Provided entries

◇ ◇ ◇ ◇

==> src/rtl/regfile_wb_queue.sv <==
// regfile_wb_queue: writeback buffer in front of the 32x32 register file.
// Requests from the execution and load units are queued and then written to
// the single register-file write port at most one per cycle. A two-port
// forwarding lookup returns any value that is still waiting in the queue.
// Optional build macro: WBQ_COALESCE_EN. When it is defined, a new request
// overwrites the data of a queued entry with the same address instead of
// taking a new slot.
module regfile_wb_queue #(
    parameter int DEPTH = 4,
    parameter int AW    = 5,
    parameter int DW    = 32
) (
    input  logic                     clk,
    input  logic                     rst,
    input  logic                     in_valid,
    output logic                     in_ready,
    input  logic [AW-1:0]            in_addr,
    input  logic [DW-1:0]            in_data,
    input  logic                     drain_en,
    output logic                     wb_write,
    output logic [AW-1:0]            wb_addr,
    output logic [DW-1:0]            wb_data,
    input  logic [AW-1:0]            rd_addr1,
    output logic                     rd_hit1,
    output logic [DW-1:0]            rd_data1,
    input  logic [AW-1:0]            rd_addr2,
    output logic                     rd_hit2,
    output logic [DW-1:0]            rd_data2,
    output logic [$clog2(DEPTH):0]   count
);
    localparam int PW = $clog2(DEPTH);
    localparam int CW = PW + 1;

    logic [PW-1:0] head_q, head_d;
    logic [PW-1:0] tail_q, tail_d;
    logic [CW-1:0] count_q, count_d;
    logic [DEPTH-1:0] valid_q, valid_d;
    logic [AW-1:0] addr_q [DEPTH];
    logic [AW-1:0] addr_d [DEPTH];
    logic [DW-1:0] data_q [DEPTH];
    logic [DW-1:0] data_d [DEPTH];

    logic accept;
    logic store;
    logic alloc;

    // Handshake and write-port control use only registered state, so the
    // queue never passes a request straight through in the same cycle.
    always_comb begin
        in_ready = !rst && (count_q < CW'(DEPTH));
        accept   = in_valid && in_ready;
        store    = accept && (in_addr != '0);
        wb_write = drain_en && (count_q != '0) && !rst;
        wb_addr  = wb_write ? addr_q[head_q] : '0;
        wb_data  = wb_write ? data_q[head_q] : '0;
        count    = count_q;
    end

`ifdef WBQ_COALESCE_EN
    logic          co_hit;
    logic [PW-1:0] co_idx;

    // Find a queued entry with the same address; the head leaving this
    // cycle is excluded because its old value is already committed.
    always_comb begin
        co_hit = 1'b0;
        co_idx = '0;
        for (int i = 0; i < DEPTH; i++) begin
            if (valid_q[i] && (addr_q[i] == in_addr) &&
                !((PW'(i) == head_q) && wb_write)) begin
                co_hit = 1'b1;
                co_idx = PW'(i);
            end
        end
        alloc = store && !co_hit;
    end
`else
    // Every nonzero-address request takes its own slot.
    always_comb begin
        alloc = store;
    end
`endif

    // Next-state for pointers, occupancy and entry storage.
    always_comb begin
        head_d  = head_q;
        tail_d  = tail_q;
        valid_d = valid_q;
        addr_d  = addr_q;
        data_d  = data_q;
        if (wb_write) begin
            valid_d[head_q] = 1'b0;
            head_d          = head_q + 1'b1;
        end
        if (alloc) begin
            addr_d[tail_q]  = in_addr;
            data_d[tail_q]  = in_data;
            valid_d[tail_q] = 1'b1;
            tail_d          = tail_q + 1'b1;
        end
`ifdef WBQ_COALESCE_EN
        if (store && co_hit) begin
            data_d[co_idx] = in_data;
        end
`endif
        count_d = count_q + CW'(alloc) - CW'(wb_write);
    end

    // Forwarding: walk from oldest to youngest so the last match wins.
    always_comb begin
        logic [PW-1:0] idx;
        rd_hit1  = 1'b0;
        rd_data1 = '0;
        rd_hit2  = 1'b0;
        rd_data2 = '0;
        idx      = '0;
        for (int i = 0; i < DEPTH; i++) begin
            idx = head_q + PW'(i);
            if (valid_q[idx] && (rd_addr1 != '0) && (addr_q[idx] == rd_addr1)) begin
                rd_hit1  = 1'b1;
                rd_data1 = data_q[idx];
            end
            if (valid_q[idx] && (rd_addr2 != '0) && (addr_q[idx] == rd_addr2)) begin
                rd_hit2  = 1'b1;
                rd_data2 = data_q[idx];
            end
        end
    end

    // State registers; reset empties the queue and drops pending entries.
    always_ff @(posedge clk) begin
        if (rst) begin
            head_q  <= '0;
            tail_q  <= '0;
            count_q <= '0;
            valid_q <= '0;
        end else begin
            head_q  <= head_d;
            tail_q  <= tail_d;
            count_q <= count_d;
            valid_q <= valid_d;
        end
    end

    // Entry payload needs no reset; the valid bits qualify it.
    always_ff @(posedge clk) begin
        addr_q <= addr_d;
        data_q <= data_d;
    end

    // Occupancy stays within range and register 0 is never written.
    assert property (@(posedge clk) disable iff (rst) count_q <= CW'(DEPTH));
    assert property (@(posedge clk) disable iff (rst) wb_write |-> (wb_addr != '0));

endmodule

==> config.mk <==
export PLATFORM = sky130hd
export DESIGN_NAME = regfile_wb_queue
export DESIGN_NICKNAME = d
export VERILOG_FILES = /design/src/rtl/regfile_wb_queue.sv
export SDC_FILE = /design/constraint.sdc
export NUM_CORES = 1
export LEC_CHECK = 0
export BUFFER_PORTS_ARGS = -buffer_cell sky130_fd_sc_hd__buf_2
export CELL_PAD_IN_SITES_DETAIL_PLACEMENT = 0
export CELL_PAD_IN_SITES_GLOBAL_PLACEMENT = 1
export CORE_AREA = 4 4 163 165
export DETAILED_ROUTE_END_ITERATION = 10
export DIE_AREA = 0 0 167 169
export GPL_TIMING_DRIVEN = 0
export HOLD_SLACK_MARGIN = 0.02
export PLACE_DENSITY_LB_ADDON = 0.1
export SYNTH_ARGS = -nofsm -noshare
export SYNTH_HDL_FRONTEND = slang
export SYNTH_SLANG_ARGS = --single-unit
export TNS_END_PERCENT = 10
==> constraint.sdc <==
create_clock -name clk -period 4.55 [get_ports clk]
set_input_delay 0.455 -clock clk [delete_from_list [all_inputs] [get_ports clk]]
set_output_delay 0.455 -clock clk [all_outputs]
set_load 0.01 [all_outputs]
======== Word level (Yosys, flattened, before mapping) ========
Index checks and enable logic that the tools add are counted.
cells by class
  $add $sub $neg .......................... 6
  $lt $le $gt $ge ......................... 14
  equal/unequal tests ..................... 8
  mux-type cells .......................... 62
  bitwise operators ....................... 8
  reductions and logical operators ........ 29
operators by type and width
  operator             count
  $mux 32              18
  $bmux 32 s2          4
  $bwmux 128           1
  $demux 32 s2         1
  $mux 5               10
  $bmux 5 s2           4
  $eq 5x5->1           8
  $logic_and 1x1->1    24
  $bwmux 20            1
  $ge 3x3->1 const B   5
  $lt 2x3->1 const B   5
  $not 2->3            5
  $reduce_bool 5->1    3
  $mux 1               14
  $demux 5 s2          1
  $bmux 1 s2           4
  $mux 4               2
  $add 2x1->2 const B  2
  $add 2x2->2 const B  2
  $and 4x4->4          1
  $demux 1 s2          2
  $ge 2x1->1 const B   2
  $not 4->4            1
  $or 4x4->4           1
  other kinds (6)      6
storage, ports and cells
  register bits ........................... 159
  output and inout bits ................... 108

======== Logic depth before layout (Yosys ltp) ========
  depth in word-level cells ............... 10
  depth in mapped cells ................... 17

======== Least setup slack after synthesis ========
OpenSTA, ideal clock, no wires.
  kind .................................... register -> output
  start ................................... register head_q[0]
  end ..................................... output port rd_data2[0]
  data arrival time ....................... 3678 ps
  required time ........................... 4095 ps
  slack ................................... 417 ps
  cell stages (with the launch flop) ...... 17
  cell sequence ........................... dfxtp_1 -> buf_6 -> buf_12 -> buf_8 -> buf_2 -> buf_2 -> inv_1 -> ha_1 -> buf_2 -> mux4_2 -> xnor2_1 -> nand4_1 -> or2_0 -> clkbuf_1 -> buf_2 -> a31oi_1 -> a211oi_1
between the ends
  word-level cells in the longest chain between the ends .. 10
  elaborated cells on any way between the ends .. 55
ends and longest elaborated chain
  item                                                                  line           RTL
  start: declaration                                                    34             logic [PW-1:0] head_q, head_d;
  start signal: assignment                                              133            head_q <= '0;
  start signal: assignment                                              138            head_q <= head_d;
  $add 2x1->2 / $not 2->3 (equally long branches)                       118, 123, 125
  $not 2->3 (implied by the code) / $bmux 5 s2 (equally long branches)  123, 125
  $bmux 5 s2 / $mux 5 (equally long branches)                           123            if (valid_q[idx] && (rd_addr2 != '0) && (addr_q[idx] == rd_addr2)) begin
  $mux 5 (implied by the code)                                          123
  $mux 5 (implied by the code) / $eq 5x5->1 (equally long branches)     123
  $eq 5x5->1 / $logic_and 1x1->1 (equally long branches)                123
  $logic_and 1x1->1 / $mux 32 (equally long branches)                   123
  $mux 32 (2 in series)                                                 123
  $mux 32 *                                                             123
  end: declaration                                                      28             output logic [DW-1:0] rd_data2,
Every way passes the cells marked *; elsewhere a longest branch is shown, timed or not. The select of a mux whose other input is x is not followed.

======== Worst setup path in the final report ========
  start ................................... register head_q[0]
  end ..................................... output port rd_data2[6]
Same word-level chain as after synthesis.

==> results.py <==
metrics = {
    "outcome": {
        "status": "complete, no violations",
    },
    "timing": {
        "fmax_ghz": 0.229,
        "setup_viol": 0,
        "slew_headroom": 0.387,
        "slew_viol_final": 0,
        "timing.final.crit_share": 0.962,
        "skew_ns": 0.00901,
        "period_minus_slack_ns": 4.38,
        "tightest_slew_ns": 0.920,
        "hold_viol_final": 0,
        "rsz0062_at_grt": "no",
    },
    "setup_path": {
        "end_kind": "output pin",
        "critPathLaunch": "head_q[0]$_SDFFE_PP0P_",
        "critPathMaxFanout": 11,
        "worstReg2RegEnd": "count[2]$_SDFF_PP0_",
        "reg2reg_from": "count[1]$_SDFF_PP0_",
        "startpoint_type": "flop",
        "cp.required_ns": 4.09,
        "reg2reg_depth": 12,
        "rrSetupSlack_ns": 1.08,
        "arrival_ns": 3.92,
        "crit_end": "rd_data2[6]",
        "critPathKind": "reg2out",
    },
    "floorplanning": {
        "initial_utilization": 0.453,
        "dieArea_mm2": 0.0282,
        "die_w_um": 167,
        "die_y_um": 169,
        "io_pins": 159,
        "core-area_mm2": 0.0250,
        "rows": 58,
    },
    "synth": {
        "seq_area_frac_synth": 0.411,
        "yosysWarnings": 0,
        "ys_seq_elements": 159,
        "synth-edff-count": 148,
        "synthFlopType": "edfxtp_1",
        "synth_top_area_share": 0.392,
        "yosysTopAreaCell": "edfxtp_1",
        "syn_nets": 1176,
        "synth_area_per_cell_um2": 10.2,
        "postSynth.asyncResetShare": 0,
        "yosys.cell_types.count": 63,
        "netlist_instances": 1114,
        "syn_area_mm2": 0.0113,
        "yosys-top-cells-area": "edfxtp_1, mux4_2, mux2i_1, mux2_2, a21oi_1",
    },
    "power_and_ir_drop": {
        "ir_worst_vdd_mv": 0.247,
        "leakage_nw": 4.95,
        "p_per_area_mw_per_mm2": 420,
    },
    "cells_and_area": {
        "multiInputGateArea_mm2": 0.00630,
        "fin_area_mm2": 0.0137,
        "nets": 1374,
        "finish.utilization": 0.548,
        "drive_gt1_frac": 0.319,
        "antennaDiodeCount": 0,
        "area_growth_pct": 20.9,
        "fillers": 2305,
        "seqCellArea_mm2": 0.00467,
    },
    "global_routing": {
        "top_usage_layer": "met2",
        "grt_pass1_vias": 9932,
        "antenna_found_initial": 1,
        "gr-usage-met3": 0.0488,
        "grtUsageMet2": 0.469,
        "grt_pass1_wl_um": 61200,
        "grt.overflow.total": 0,
        "grt_use_total": 0.284,
        "gr-usage-met1": 0.388,
        "grt_max_degree": 28,
    },
    "cts": {
        "cts.sinks": 159,
        "cts_htree_levels": 4,
        "postCtsHoldBufs": 0,
        "clk_pin_slew_ns": 0.07,
        "insertion_delay_ns": 0.43,
        "cts_tree": "yes",
        "clk_path_buf_depth": 2,
        "cts_buffers": 17,
        "root_buffer": "clkbuf_16",
    },
    "min_path": {
        "hold_path_class": "in2reg",
        "hp-start": "rst",
    },
    "route": {
        "routed_via_density": 6.19,
        "vias": 10200,
        "wirelength_um": 41200,
        "detail_route.first_pass.iterations": 5,
        "drt_iter0_drc": 999,
        "drcViolationCount": 0,
        "ant_nets": 0,
        "wl_per_cell_um": 24.9,
    },
    "placed_design": {
        "hpwlAfterDp_um": 29200,
        "place_area_mm2": 0.0126,
        "io_buffers": 148,
        "place_congestion": 0.900,
    },
    "job": {
        "drv_cap": 0,
    },
}
-- report_power, final --
part | leakage [nW] | internal, mW | total (mW) | switching [mW]
Combinational | 3.25 | 1.02 | 2.58 | 1.56
Clock | 0.271 | 0.815 | 1.46 | 0.642
Sequential | 1.43 | 1.68 | 1.72 | 0.0459
Total | 4.95 | 3.51 | 5.76 | 2.25
-- routing by layer --
layer	vias to the layer above	wire, µm
met2	494	19500
met1	5091	17600
met3	69	3170
met5	-	11
li1	4579	-
met4	2	930
-- cell usage in the layout, fill, tap and decap left out, drive strengths merged, types with 2 or more instances in the layout --
master    Yosys  layout
nor2b        13      13
clkbuf       54      67
a21oi        84      84
nor3b         3       3
nand4         8       8
mux4         38      38
and2         29      29
nor2        103     103
nand3         5       5
nand2       107     107
or3           3       3
mux2i        68      68
o31ai         2       2
edfxtp      148     148
or2           6       6
a31oi        35      35
and3         26      26
o211ai        3       3
nor3         73      73
o21ai        54      54
bufinv        0       2
dfxtp        11      11
ha           10      10
a211oi       34      34
clkinv        1       2
mux2         54      54
inv           9      15
clkinvlp      0       5
buf          49     232
nor4          2       2
xnor2        42      42
o221ai       25      25
-- registers in the layout (all words and copies together) (netlist names) --
signal	count
addr_q	20
count	3
data_q	128
head_q	2
tail_q	2
valid_q	4
-- cells in the mapped netlist, types with 17 or more instances --
master / n
edfxtp_1: 148
nand2_1: 106
nor2_1: 100
a21oi_1: 84
nor3_1: 73
mux2i_1: 68
clkbuf_1: 54
mux2_2: 54
o21ai_0: 53
xnor2_1: 39
a31oi_1: 35
mux4_2: 33
buf_2: 30
and2_1: 29
and3_1: 26
a211oi_1: 24
o221ai_1: 17
-- worst max-delay path: stages (launching register included) --
cell,delay (ns)
dfxtp_2,0.35
buf_6,0.11
buf_12,0.13
buf_12,0.13
buf_16,0.14
inv_2,0.06
ha_4,0.27
buf_6,0.14
buf_12,0.13
mux4_2,0.35
xnor2_2,0.18
nand4_1,0.17
or2_1,0.29
buf_4,0.19
buf_4,0.19
and3_1,0.16
a211oi_2,0.28
buf_2,0.19
-- how the worst min path moves through the flow --
| stage | end | depth (start not counted) | slack [ns] |
|---|---|---|---|
| 3_5_place_dp | valid_q[1]$_SDFF_PP0_ | 2 | 0.53 |
| 6_report | count[0]$_SDFF_PP0_ | 2 | 0.23 |
| 3_3_place_gp | valid_q[1]$_SDFF_PP0_ | 2 | 0.51 |
| 4_1_cts | data_q[44]$_DFFE_PP_ | 1 | 0.22 |
| 5_1_grt | data_q[54]$_DFFE_PP_ | 1 | 0.22 |
| 2_1_floorplan | valid_q[1]$_SDFF_PP0_ | 2 | 0.48 |
-- per-stage QoR --
step                power (mW)  TNS (ns)  instances  setup slack [ns]  hold slack, ns
finish                    5.76         0       1654             0.174           0.228
floorplan                 3.39         0       1114             0.417           0.482
global placement          4.10    -57.37       1592             -1.09           0.506
global route              6.00         0       1654           0.00412           0.225
CTS                       5.66         0       1638           0.00149           0.222
detailed placement        4.11    -54.96       1596             -1.06           0.530
-- cell families (layout without fill, tap and decap cells) --
kind of cell	after synthesis	after routing	share of synthesized area
AND/OR/NAND/NOR	384	384	0.161
AO/OA/AOI/OAI	244	244	0.141
multiplexers	160	160	0.191
flip-flops	159	159	0.411
buffers and inverters	113	323	0.0478
XOR/XNOR	43	43	0.0352
adder cells (fa/ha/maj)	11	11	0.0128
-- final cells by class --
type,instances,share of cell area
plain buffers,100,0.0473
clock buffers,17,0.0310
clock inverters,14,0.0115
inverters,10,0.00292
multi-input cells,842,0.459
flip-flops and latches,159,0.341
well taps,330,0.0301
repair buffers,182,0.0775
-- repair_timing --
item,in CTS,in global routing
endpoints found under the hold margin,0,0
pin swaps,15,7
cloned,2,0
buffers inserted,11,17
gates resized for setup,91,16
endpoints found under the setup margin,66,64
No activity file was read; power rests on OpenSTA's default activity.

◇ ◇ ◇ ◇

What the task asks
Look through the data above. Each line containing the word "Every" needs to be copied.

Written solution
    // Every nonzero-address request takes its own slot.
Every way passes the cells marked *; elsewhere a longest branch is shown, timed or not. The select of a mux whose other input is x is not followed.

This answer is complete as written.